### DIRECTIONS FOR THIS TASK
Retype the material exactly, ending with the line containing "for (int i = 0; i < 4;".
───
From an optimization exercise on the open Yosys and OpenROAD flow, aimed at small area, a short achievable clock period and few clock cycles per item; shortcuts taken in it are not production practice.
Where RTL was checked, it was by simulation tests only, not by an equivalence proof against the original.
No functional check of the RTL was part of run 6.

[flow/design.v]
module aes_inv_cipher_iter #(
  parameter int NR    = 10,
  parameter int IDX_W = 4
) (
  input  logic             clk,
  input  logic             rst_n,
  input  logic             in_valid,
  output logic             in_ready,
  input  logic [127:0]     in_data,
  output logic [IDX_W-1:0] rk_idx,
  input  logic [127:0]     rk_data,
  output logic             out_valid,
  input  logic             out_ready,
  output logic [127:0]     out_data,
  output logic             busy
);
  function automatic logic [3:0] gf4_mul(input logic [3:0] a, input logic [3:0] b);
    logic [6:0] p;
    p = '0;
    for (int i = 0; i < 4; i++) p = p ^ ((b[i] ? 7'(a) : 7'd0) << i);
    if (p[6]) p = p ^ 7'b1100100;
    if (p[5]) p = p ^ 7'b0110010;
    if (p[4]) p = p ^ 7'b0011001;
    gf4_mul = p[3:0];
  endfunction
  function automatic logic [3:0] gf4_inv(input logic [3:0] a);
    case (a)
      4'h0: gf4_inv = 4'h0; 4'h1: gf4_inv = 4'h1; 4'h2: gf4_inv = 4'hc; 4'h3: gf4_inv = 4'h8; 4'h4: gf4_inv = 4'h6; 4'h5: gf4_inv = 4'hf; 4'h6: gf4_inv = 4'h4; 4'h7: gf4_inv = 4'he; 4'h8: gf4_inv = 4'h3; 4'h9: gf4_inv = 4'hd; 4'ha: gf4_inv = 4'hb; 4'hb: gf4_inv = 4'ha; 4'hc: gf4_inv = 4'h2; 4'hd: gf4_inv = 4'h9; 4'he: gf4_inv = 4'h7; 4'hf: gf4_inv = 4'h5;
      default: gf4_inv = 4'h0;
    endcase
  endfunction
  function automatic logic [11:0] sb_f1(input logic [7:0] b);
    logic [7:0] x;
    logic [3:0] a1, a0, d, di;
    x[0] = ~(b[1] ^ b[7]);
    x[1] = ~(b[1] ^ b[3] ^ b[7]);
    x[2] = b[1] ^ b[2] ^ b[6];
    x[3] = b[2] ^ b[3] ^ b[5] ^ b[6];
    x[4] = b[0] ^ b[4] ^ b[5];
    x[5] = ~(b[0] ^ b[1] ^ b[2] ^ b[4] ^ b[5] ^ b[7]);
    x[6] = ~(b[0] ^ b[3]);
    x[7] = b[3] ^ b[4] ^ b[5] ^ b[6];
    a1 = x[7:4];
    a0 = x[3:0];
    d  = {a1[1] ^ a1[2] ^ a0[2] ^ a0[3], a1[3] ^ a0[1] ^ a0[3], a1[0] ^ a1[2] ^ a1[3] ^ a0[3], a1[2] ^ a1[3] ^ a0[0] ^ a0[2] ^ a0[3]} ^ gf4_mul(a1, a0);
    di = gf4_inv(d);
    sb_f1 = {a1, a0, di};
  endfunction
  function automatic logic [7:0] sb_f2(input logic [11:0] v);
    sb_f2 = {gf4_mul(v[11:8], v[3:0]), gf4_mul(v[11:8] ^ v[7:4], v[3:0])};
  endfunction
  function automatic logic [7:0] sb_back(input logic [7:0] o);
    sb_back[0] = o[0] ^ o[1] ^ o[2] ^ o[3] ^ o[4] ^ o[5];
    sb_back[1] = o[4] ^ o[7];
    sb_back[2] = o[3] ^ o[4] ^ o[5] ^ o[7];
    sb_back[3] = o[3] ^ o[4] ^ o[7];
    sb_back[4] = o[1] ^ o[2] ^ o[4] ^ o[5];
    sb_back[5] = o[2] ^ o[3] ^ o[5] ^ o[6];
    sb_back[6] = o[1] ^ o[3] ^ o[5] ^ o[7];
    sb_back[7] = o[2] ^ o[3] ^ o[7];
  endfunction
  function automatic logic [7:0] xtime(input logic [7:0] a);
    xtime = {a[6:0], 1'b0} ^ (a[7] ? 8'h1b : 8'h00);
  endfunction
  function automatic logic [127:0] inv_mix_columns(input logic [127:0] s);
    logic [127:0] o;
    logic [7:0]   a0, a1, a2, a3, u, v, t;
    o = '0;
    for (int c = 0; c < 4; c++) begin
      a0 = s[127-32*c -: 8];
      a1 = s[119-32*c -: 8];
      a2 = s[111-32*c -: 8];
      a3 = s[103-32*c -: 8];
      u  = xtime(xtime(a0 ^ a2));
      v  = xtime(xtime(a1 ^ a3));
      a0 = a0 ^ u;
      a1 = a1 ^ v;
      a2 = a2 ^ u;
      a3 = a3 ^ v;
      t  = a0 ^ a1 ^ a2 ^ a3;
      o[127-32*c -: 8] = a0 ^ t ^ xtime(a0 ^ a1);
      o[119-32*c -: 8] = a1 ^ t ^ xtime(a1 ^ a2);
      o[111-32*c -: 8] = a2 ^ t ^ xtime(a2 ^ a3);
      o[103-32*c -: 8] = a3 ^ t ^ xtime(a3 ^ a0);
    end
    inv_mix_columns = o;
  endfunction
  logic [191:0] r1;
  logic [127:0] r0, r2;
  logic         v0, done0, v1, new1, v2;
  logic [3:0]   k0, k1, k2;        
  logic         hold0, frozen;
  logic [191:0] s1;
  logic [127:0] u, s2, s3;
  logic         ov_q, busy_q, ir_q, s_q, ir, sel_q;
  logic [3:0]   idx_q;
  logic         v0_nx, done0_nx, v1_nx, new1_nx, v2_nx;
  logic [3:0]   k0_nx, k1_nx, k2_nx;
  assign out_valid = ov_q;
  assign busy      = busy_q;
  assign ir        = ir_q | (s_q & out_ready);
  assign in_ready  = ir;
  assign rk_idx    = (s_q & out_ready) ? 4'd10 : idx_q;
  assign out_data  = r0;
  function automatic logic [191:0] stage1(input logic [127:0] s);
    for (int r = 0; r < 4; r++)
      for (int c = 0; c < 4; c++)
        stage1[191-12*(r+4*c) -: 12] = sb_f1(s[127-8*(r+4*((c-r+4)%4)) -: 8]);
  endfunction
  function automatic logic [127:0] stage2(input logic [191:0] s, input logic raw);
    logic [11:0] v;
    for (int i = 0; i < 16; i++) begin
      v = s[191-12*i -: 12];
      stage2[127-8*i -: 8] = raw ? v[11:4] : sb_back(sb_f2(v));
    end
  endfunction
  assign s1 = stage1(r0);
  assign s2 = stage2(r1, new1) ^ rk_data;
  assign s3 = (k2 == 4'd10 || k2 == 4'd0) ? r2 : inv_mix_columns(r2);
  assign hold0  = v0 & done0 & !out_ready;
  assign frozen = hold0 & v2;
  always_ff @(posedge clk) begin
    if (!hold0)          r0 <= s3;
    if (!frozen || !v1)
      for (int i = 0; i < 16; i++)
        r1[191-12*i -: 12] <= {sel_q ? in_data[127-8*i -: 8] : s1[191-12*i -: 8], s1[183-12*i -: 4]};
    if (!frozen)         r2 <= s2;
  end
  always_comb begin
    v0_nx = v0;  done0_nx = done0;  k0_nx = k0;
    v1_nx = v1;  new1_nx  = new1;   k1_nx = k1;
    v2_nx = v2;  k2_nx    = k2;
    if (!hold0) begin
      v0_nx    = v2;
      done0_nx = (k2 == 4'd0);
      k0_nx    = k2;
    end
    if (!frozen) begin
      v2_nx = v1;
      k2_nx = k1;
    end
    if (!frozen || !v1) begin
      if (ir) begin
        v1_nx   = in_valid;
        new1_nx = 1'b1;
        k1_nx   = 4'd10;
      end else begin
        v1_nx   = v0 & !done0;
        new1_nx = 1'b0;
        k1_nx   = k0 - 4'd1;
      end
    end
  end
  always_ff @(posedge clk or negedge rst_n) begin
    if (!rst_n) begin
      v0 <= 1'b0;  done0 <= 1'b0;  k0 <= 4'd0;
      v1 <= 1'b0;  new1  <= 1'b0;  k1 <= 4'd0;
      v2 <= 1'b0;  k2    <= 4'd0;
      ov_q   <= 1'b0;
      busy_q <= 1'b0;
      ir_q   <= 1'b1;
      s_q    <= 1'b0;
      sel_q  <= 1'b1;
      idx_q  <= 4'd10;
    end else begin
      v0 <= v0_nx;  done0 <= done0_nx;  k0 <= k0_nx;
      v1 <= v1_nx;  new1  <= new1_nx;   k1 <= k1_nx;
      v2 <= v2_nx;  k2    <= k2_nx;
      ov_q   <= v0_nx & done0_nx;
      busy_q <= v0_nx | v1_nx | v2_nx;
      ir_q   <= !v0_nx | (done0_nx & !(v1_nx & v2_nx));
      s_q    <= v0_nx & done0_nx & v1_nx & v2_nx;
      sel_q  <= !v0_nx | done0_nx;
      idx_q  <= (v0_nx & !done0_nx) ? k0_nx - 4'd1 : ((v0_nx & done0_nx & v1_nx & v2_nx) ? k1_nx : 4'd10);
    end
  end
endmodule
[flow/flow/run.sh]
#!/bin/bash
# Layout flow: the standard flow (standard.sh), with two changes.
#  1. After the standard synthesis, the combinational logic is mapped again by Yosys/ABC with
#     ABC's default area-oriented script; every register instance of the standard synthesis is
#     kept as it is (same name, same cell). See resynth.ys.
#  2. The port buffers are buf_1 cells (buffer_ports otherwise picks clkdlybuf4s50_1).
# Each tool's output goes to a log file in this folder.
set -euo pipefail
export BUFFER_PORTS_ARGS="-buffer_cell sky130_fd_sc_hd__buf_1"
R=orfs/results/sky130hd/aes_inv_cipher_iter/base

bash standard.sh synth > standard_synth.log 2>&1

cp $R/1_2_yosys.v $R/1_2_yosys_standard.v
LIB=$FLOW_HOME/platforms/sky130hd/lib/sky130_fd_sc_hd__tt_025C_1v80.lib
DONT_USE=$(sed -n '/^export DONT_USE_CELLS += /,/^$/p' $FLOW_HOME/platforms/sky130hd/config.mk \
  | grep -o 'sky130_fd_sc_hd__[A-Za-z0-9_]*' | sed 's/^/-dont_use /' | tr '\n' ' ')
SEQ=$(grep -o 'sky130_fd_sc_hd__[A-Za-z0-9_]*' $R/1_2_yosys_standard.v | sort -u | grep -E '__(e?dfx|e?dfr|e?dfs|e?dfb|sdf|dl|sedf)' | tr '\n' ' ')
sed -e "s#@SEQ@#$SEQ#g" -e "s#@LIB@#$LIB#g" -e "s#@NETLIST@#$R/1_2_yosys_standard.v#g" -e "s#@OUT@#$R/1_2_yosys.v#g" \
    -e "s#@DONT_USE@#$DONT_USE#g" flow/resynth.ys > resynth_run.ys
yosys -l resynth.log -q resynth_run.ys > resynth_stdout.log 2>&1
rm -f $R/1_synth.odb $R/1_synth.sdc

bash standard.sh > standard.log 2>&1
[flow/flow/resynth.ys]
# Map the combinational logic of the standard synthesis again; keep the registers as they are.
read_liberty -ignore_miss_func @LIB@
read_verilog @NETLIST@
hierarchy -top aes_inv_cipher_iter
# the register cells stay instances of their library cells; everything else is flattened
setattr -mod -set keep_hierarchy 1 @SEQ@
flatten
rename -hide w:*.*
hierarchy -top aes_inv_cipher_iter
opt -purge
abc -liberty @LIB@ @DONT_USE@
opt_clean -purge
hilomap -singleton -hicell sky130_fd_sc_hd__conb_1 HI -locell sky130_fd_sc_hd__conb_1 LO
blackbox @SEQ@
stat -liberty @LIB@
write_verilog -noattr -noexpr -nohex -nodec @OUT@
[flow/standard.sh]
#!/bin/bash
# synth_recipe.tcl (not shown) runs the flow's synth.tcl, then flattens the netlist and writes it again
# the make line also repeats each setting of config.mk as NAME=value (left out here)
make -C /OpenROAD-flow-scripts/flow DESIGN_CONFIG=/design/flow/config.mk WORK_HOME=/design/flow/orfs CLKGATE_MAP_FILE= SYNTH_SCRIPT=/design/flow/synth_recipe.tcl "${@:-finish}"
[flow/config.mk]
export PLATFORM = sky130hd
export DESIGN_NAME = aes_inv_cipher_iter
export DESIGN_NICKNAME = aes_inv_cipher_iter
export VERILOG_FILES = /design/flow/design.v
export SDC_FILE = /design/flow/constraint.sdc
export NUM_CORES = 4
export LEC_CHECK = 0
export CAP_MARGIN = 20
export CORE_MARGIN = 2
export CORE_UTILIZATION = 30
export PLACE_DENSITY = 0.42
export SETUP_SLACK_MARGIN = 3.1
export SLEW_MARGIN = 20
[flow/constraint.sdc]
create_clock -name core_clock -period 6.0 [get_ports {clk}]
set_input_delay 1.2000 -clock core_clock [delete_from_list [all_inputs] [get_ports {clk}]]
set_output_delay 1.2000 -clock core_clock [all_outputs]
set_load 0.01 [all_outputs]
==> reports/results.tsv, run 1 <==
stage	metric	value	unit
cts	htree_levels	3	
run_status	status	complete, no violations	
placed_design	placed_area	47500	µm²
detailed_routing	drt_iter0_drc	1875	
finish	stdcell_area	57700	µm²
grt	grt_pass1_vias	33800	
placed_design	post-place-ws	2450	ps
timing	setup_viol	0	
placed_design	portBuffers	394	
setup_path	required	6490	ps
grt	grt_max_degree	143	
timing	hold_violations	0	
finish	fill_cells	14400	
detailed_routing	vias	35400	
timing	min_period	2950	ps
finish	multi_input_area	33200	µm²
setup_path	worstPathArrival	3440	ps
synthesis	synthesis.nets	4821	
synthesis	ys_warn_count	1	
finish	nets	5801	
die	start_util	0.301	
placed_design	place_inst	6874	
finish	utilization	0.403	
detailed_routing	wl_per_cell	20.1	µm
grt	overflow	0	
finish	regArea	14100	µm²
timing	tightest_slew	911	ps
run	max_cap_viol_count	0	
grt	antenna_found_initial	21	
finish	area_growth	33.6	%
min_path	hold_path.class	reg2reg	
die	die_width	383	µm
detailed_routing	vias_per_cell	4.72	
detailed_routing	firstDrtPassIters	5	
finish	fin_cells	7502	
setup_path	cp_max_fo	4	
cts	insertion_delay	660	ps
synthesis	synth_cells	4561	
grt	globalRouteTotalUtil	0.195	
timing	fin_tns_setup	0	ps
timing	hold_ws	509	ps
die	rows	139	
cts	cts.sinks	474	
timing	maxSlewHeadroom	0.393	
detailed_routing	ant_nets	0	
placed_design	place.gp.congestion	0.855	
grt	grt_pass1_wl	217	mm
timing	worst_slack	3050	ps
die	die_area	147000	µm²
timing	skew	31.9	ps
die	die_h	383	µm
synthesis	synth_area	43200	µm²
timing	fmax	339	MHz
cts	clockRootBuffer	clkbuf_16	
setup_path	cp-start-kind	flop	
cts	cts_tree	built	
cts	cts.clk_slew.worst_paths	50	ps
die	coreArea	143000	µm²
finish	final_layout_size_suffix_gt1_frac	0.205	
cts	cts_made_buffers	68	
timing	post-route-period-util	0.492	
setup_path	worstSetupPathType	reg2reg	
placed_design	dp_hpwl	108	mm
timing	slew_viol_final	0	
cts	hold_buffers	0	
timing	rsz0062_at_grt	yes	
die	io-pin-count	395	
synthesis	syn_area_per_cell	9.47	µm²
detailed_routing	drc	0	
setup_path	worstSetupEndpointType	flop	
detailed_routing	drt_wl_total	151	mm
cts	cts_buffer_depth	3	
==> critical path, cell delays in order (launching register included) <==
cell	delay, ps
edfxtp_1	470
xnor2_2	310
buf_4	160
xnor3_1	250
xnor2_2	160
buf_4	170
xnor2_2	130
mux2i_2	270
buf_4	190
a21oi_4	40
or4_4	500
o221ai_2	150
==> worst paths after layout <==
check                                      to  slack, ps              from  cells after the start
setup / recovery            r1[170]$_DFFE_PN_       3050  r0[23]$_DFFE_PN_                     11
hold / removal              k2[2]$_DFFE_PN0N_        510   k1[2]$_DFF_PN0_                      1
setup reg to reg            r1[170]$_DFFE_PN_       3050  r0[23]$_DFFE_PN_                     11
hold reg to reg             k2[2]$_DFFE_PN0N_        510   k1[2]$_DFF_PN0_                      1
max in group asynchronous  idx_q[3]$_DFF_PN1_       5150             rst_n                      2
min in group asynchronous     k0[1]$_DFF_PN0_        540             rst_n                      2
==> per-layer routing <==
metal  vias up  GRT usage  routed length, µm
li1      17400          -                  -
met3       210     0.0429               8100
met1     17100      0.266              68600
met2       704      0.310              70200
met4        28     0.0542               3880
met5         -          0                181
==> final cells by class <==
cell class | instances | area share
clock inverter | 40 | 0.00666
clock buffer | 84 | 0.0324
sequential | 474 | 0.245
timing repair buffer | 910 | 0.0952
multi-input combinational | 4035 | 0.575
inverter | 52 | 0.00438
antenna | 4 | 0.000174
tap | 1903 | 0.0413
==> flip-flops by register name, summed over array words and instances, names as in the netlist, 4 cells and up <==
signal	cells
k0	4
r2	128
k1	4
idx_q	4
r1	192
k2	4
r0	128
==> placed cells by master (no fill, tap or decap), drive strengths merged, types with 24 or more instances in the layout <==
master	instances
nor2	293
xnor3	68
nand2	704
clkbuf	86
buf	908
nor3	28
nor2b	50
o22ai	29
o21ai	287
and2	34
xor2	592
edfxtp	448
clkinv	80
mux2	44
xnor2	1178
nand2b	94
a21oi	209
nand3	24
mux2i	136
==> repair_timing <==
| item | CTS | global route |
|---|---|---|
| endpoints found under the setup margin | 212 | 192 |
| resized for setup | 318 | 320 |
| pin swaps | 73 | 183 |
| setup buffers | 206 | 294 |
Testbench counts, summed over its fixed seeds: cycles 2,136, blocks 192.
==> run 2, diff against run 1 <==
--- a/flow/config.mk
+++ b/flow/config.mk
@@ -11,3 +11,3 @@
 export PLACE_DENSITY = 0.42
-export SETUP_SLACK_MARGIN = 3.1
+export SETUP_SLACK_MARGIN = 2.5
 export SLEW_MARGIN = 20
==> run 2 against run 1 <==
Against the previous run: still clean; via count fell by 7.2%; fmax decreased by 10%; routed wire length is 8.9% lower; die area stayed put; hold slack better by 5.3 ps; synthesized cell count did not move; clock skew shrank 3.7 ps; register-to-register slack worse by 330 ps.
==> reports/results.tsv, run 2 <==
stage	metric	value	unit
min_path	hold_path.class	reg2reg	
cts	clockRootBuffer	clkbuf_16	
setup_path	cp-endpoint	r1[50]$_DFFE_PN_	
die	die_h	383	µm
detailed_routing	ant_nets	0	
cts	cts_tree	built	
setup_path	reg2reg_depth	9	
placed_design	place_inst	6876	
timing	fmax	305	MHz
setup_path	worstReg2RegEnd	r1[50]$_DFFE_PN_	
setup_path	rrSetupSlack	2720	ps
timing	slew_viol_final	0	
finish	mostFrequentLayoutCell	xnor2_1	
grt	antenna_found_initial	13	
placed_design	placed_area	47300	µm²
synthesis	synth_area	43200	µm²
synthesis	synthesis.nets	4821	
grt	globalRouteTotalUtil	0.181	
setup_path	cp_slowest_stage_delay	500	ps
run_status	status	complete, no violations	
finish	fin_cells	7009	
die	coreArea	143000	µm²
grt	grt_max_degree	155	
detailed_routing	drt_iter0_drc	1802	
timing	worst_slack	2720	ps
timing	maxSlewHeadroom	0.358	
detailed_routing	vias_per_cell	4.69	
finish	final_layout_size_suffix_gt1_frac	0.0343	
timing	rsz0062_at_grt	no	
run	max_cap_viol_count	0	
detailed_routing	wl_per_cell	19.6	µm
timing	tightest_slew	963	ps
setup_path	worstPathCellList	xnor2_2 > xor2_2 > xor2_1 > a311oi_1 > a21oi_1 > xnor3_1 > nor2b_1 > or2_0 > a2bb2o_1	
timing	setup_viol	0	
finish	utilization	0.346	
finish	area_growth	14.9	%
finish	nets	5308	
timing	skew	28.2	ps
finish	top_register	r1	
die	io-pin-count	395	
grt	overflow	0	
placed_design	portBuffers	394	
placed_design	dp_hpwl	105	mm
die	rows	139	
setup_path	cp-start-kind	flop	
setup_path	cp_max_fo	7	
cts	cts_buffer_depth	3	
detailed_routing	firstDrtPassIters	5	
cts	cts.clk_slew.worst_paths	60	ps
setup_path	reg2reg_from	r0[5]$_DFFE_PN_	
timing	post-route-period-util	0.547	
synthesis	syn_area_per_cell	9.47	µm²
setup_path	slowest_stage	edfxtp_1	
timing	hold_violations	0	
timing	hold_ws	514	ps
setup_path	worstSetupPathType	reg2reg	
finish	top_regs	r1 (192), r0 (128), r2 (128)	
setup_path	worstSetupEndpointType	flop	
die	die_area	147000	µm²
setup_path	setup.worst_path.start	r0[5]$_DFFE_PN_	
grt	grt_pass1_vias	32000	
detailed_routing	vias	32900	
setup_path	worstPathArrival	3700	ps
die	die_width	383	µm
finish	largest_reg_flops	192	
cts	cts.sinks	474	
timing	fin_tns_setup	0	ps
cts	hold_buffers	0	
finish	stdcell_area	49600	µm²
cts	cts_made_buffers	61	
die	start_util	0.301	
finish	layout_common_cells	xnor2_1 (1,163), nand2_1 (703), xor2_1 (581), edfxtp_1 (448), buf_1 (394)	
detailed_routing	drc	0	
cts	htree_levels	2	
detailed_routing	drt_wl_total	137	mm
grt	grt_pass1_wl	204	mm
timing	min_period	3280	ps
placed_design	place.gp.congestion	0.831	
placed_design	post-place-ws	1930	ps
synthesis	ys_warn_count	1	
synthesis	synth_cells	4561	
cts	insertion_delay	680	ps
setup_path	required	6420	ps
run 2: area by class of cell:
cell class	count	area, µm²
fillers	14900	93700
clock inverters	42	368
diodes	8	20.0
well taps	1903	2380
inverters	52	223
clock buffers	71	1650
flip-flops and latches	474	14100
repair buffers	423	1720
multi-input cells	4036	29200
run 2: what timing repair did:
item                                    4_1_cts  5_1_grt
gates resized for setup                       2       30
cloned                                        0        1
pin swaps                                     0        1
buffers inserted                              1       10
endpoints found under the setup margin        4       78
run 2: worst max-delay path, delay by kind of cell, from the launching register on:
family / cells / cell delay, ps
AOI/OAI and AO/OA: 3 / 630
and+or+nand+nor: 2 / 410
xor gates and xnor gates: 4 / 1520
DFF: 1 / 500
run 2: metal layers:
layer	track usage	vias up	wire, µm
met4	0.0368	8	2190
met1	0.256	15600	65600
met2	0.292	567	63300
met5	0	-	52
li1	-	16600	-
met3	0.0278	109	6360
run 2: worst min path at each step:
stage / from / to / slack, ps / cells past startpoint
3_5_place_dp: v1$_DFF_PN0_ / busy_q$_DFF_PN0_ / 500 / 1
3_3_place_gp: k1[3]$_DFF_PN0_ / k2[3]$_DFFE_PN0N_ / 510 / 1
4_1_cts: rst_n / done0$_DFF_PN0_ / 480 / 2
2_1_floorplan: v1$_DFF_PN0_ / busy_q$_DFF_PN0_ / 440 / 1
6_report: v1$_DFF_PN0_ / v2$_DFF_PN0_ / 510 / 1
5_1_grt: rst_n / busy_q$_DFF_PN0_ / 520 / 2
==> run 3, diff against run 2 <==
--- a/flow/config.mk
+++ b/flow/config.mk
@@ -10,2 +10,3 @@
 export CORE_UTILIZATION = 30
+export CTS_BUF_LIST = sky130_fd_sc_hd__clkbuf_4 sky130_fd_sc_hd__clkbuf_8
 export PLACE_DENSITY = 0.42
==> run 3 against run 2 <==
Against the previous run: still clean on timing, DRC and antenna; via count grew 0.61%; sequential share of layout area about the same; flip-flop and latch count unchanged; fmax shrank 1.1%; count of clock-buffer cells in the layout is 49 higher; synthesized cell count unchanged; global-route usage grew 0.14 points; first-iteration DRC count increased by 2.5%; hold slack got worse by 91 ps; setup slack worse by 38 ps; critical path depth fell by 4.
==> reports/results.tsv, run 3 <==
stage	metric	value	unit
cts	cts.clk_slew.worst_paths	60	ps
finish	utilization	0.346	
timing	worst_slack	2680	ps
timing	tightest_slew	964	ps
detailed_routing	wl_per_cell	19.6	µm
finish	fin_cells	7063	
setup_path	required	6440	ps
synthesis	ys_warn_count	1	
die	die_width	383	µm
grt	grt_pass1_wl	205	mm
timing	fin_tns_setup	0	ps
timing	setup_viol	0	
cts	cts.sinks	474	
timing	skew	50.1	ps
grt	grt_max_degree	155	
finish	layout_common_cells	xnor2_1 (1,162), nand2_1 (703), xor2_1 (581), edfxtp_1 (448), buf_1 (394)	
cts	cts_made_buffers	93	
finish	final_layout_size_suffix_gt1_frac	0.0435	
synthesis	synthesis.nets	4821	
setup_path	worstPathCellList	buf_1 > nor2_1 > and3_1 > clkinv_8 > buf_4	
cts	clockRootBuffer	clkbuf_8	
placed_design	dp_hpwl	105	mm
setup_path	cp-start-kind	primary input	
cts	cts_buffer_depth	3	
timing	min_period	3320	ps
timing	maxSlewHeadroom	0.357	
timing	fmax	301	MHz
finish	top_regs	r1 (192), r0 (128), r2 (128)	
placed_design	place_inst	6876	
finish	fill_cells	14900	
placed_design	post-place-ws	1930	ps
die	die_area	147000	µm²
finish	largest_reg_flops	192	
timing	slew_viol_final	0	
synthesis	synth_cells	4561	
die	io-pin-count	395	
grt	antenna_found_initial	14	
synthesis	synth_area	43200	µm²
timing	post-route-period-util	0.553	
detailed_routing	drt_wl_total	138	mm
setup_path	cp_slowest_stage_delay	690	ps
setup_path	critPathBufInv	3	
detailed_routing	vias	33100	
grt	overflow	0	
setup_path	worstSetupPathType	in2reg	
grt	globalRouteTotalUtil	0.182	
setup_path	cp_max_fo	135	
die	rows	139	
placed_design	portBuffers	394	
cts	cts_tree	built	
cts	insertion_delay	780	ps
finish	top_register	r1	
synthesis	syn_area_per_cell	9.47	µm²
run	max_cap_viol_count	0	
detailed_routing	ant_nets	0	
die	die_h	383	µm
finish	mostFrequentLayoutCell	xnor2_1	
cts	hold_buffers	0	
detailed_routing	vias_per_cell	4.69	
timing	rsz0062_at_grt	no	
die	start_util	0.301	
min_path	hold_path.class	in2async	
timing	hold_violations	0	
detailed_routing	drc	0	
setup_path	slowest_stage	nor2_1	
detailed_routing	firstDrtPassIters	5	
detailed_routing	drt_iter0_drc	1847	
cts	htree_levels	3	
finish	area_growth	14.9	%
die	coreArea	143000	µm²
setup_path	crit_family	simple AND/OR/NAND/NOR gates	
finish	nets	5337	
grt	grt_pass1_vias	32300	
run_status	status	complete, no violations	
setup_path	worstPathArrival	3760	ps
setup_path	worstSetupEndpointType	flop	
placed_design	place.gp.congestion	0.831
───
### EXERCISE RESPONSE
From an optimization exercise on the open Yosys and OpenROAD flow, aimed at small area, a short achievable clock period and few clock cycles per item; shortcuts taken in it are not production practice.
Where RTL was checked, it was by simulation tests only, not by an equivalence proof against the original.
No functional check of the RTL was part of run 6.

[flow/design.v]
module aes_inv_cipher_iter #(
  parameter int NR    = 10,
  parameter int IDX_W = 4
) (
  input  logic             clk,
  input  logic             rst_n,
  input  logic             in_valid,
  output logic             in_ready,
  input  logic [127:0]     in_data,
  output logic [IDX_W-1:0] rk_idx,
  input  logic [127:0]     rk_data,
  output logic             out_valid,
  input  logic             out_ready,
  output logic [127:0]     out_data,
  output logic             busy
);
  function automatic logic [3:0] gf4_mul(input logic [3:0] a, input logic [3:0] b);
    logic [6:0] p;
    p = '0;
    for (int i = 0; i < 4; i++) p = p ^ ((b[i] ? 7'(a) : 7'd0) << i);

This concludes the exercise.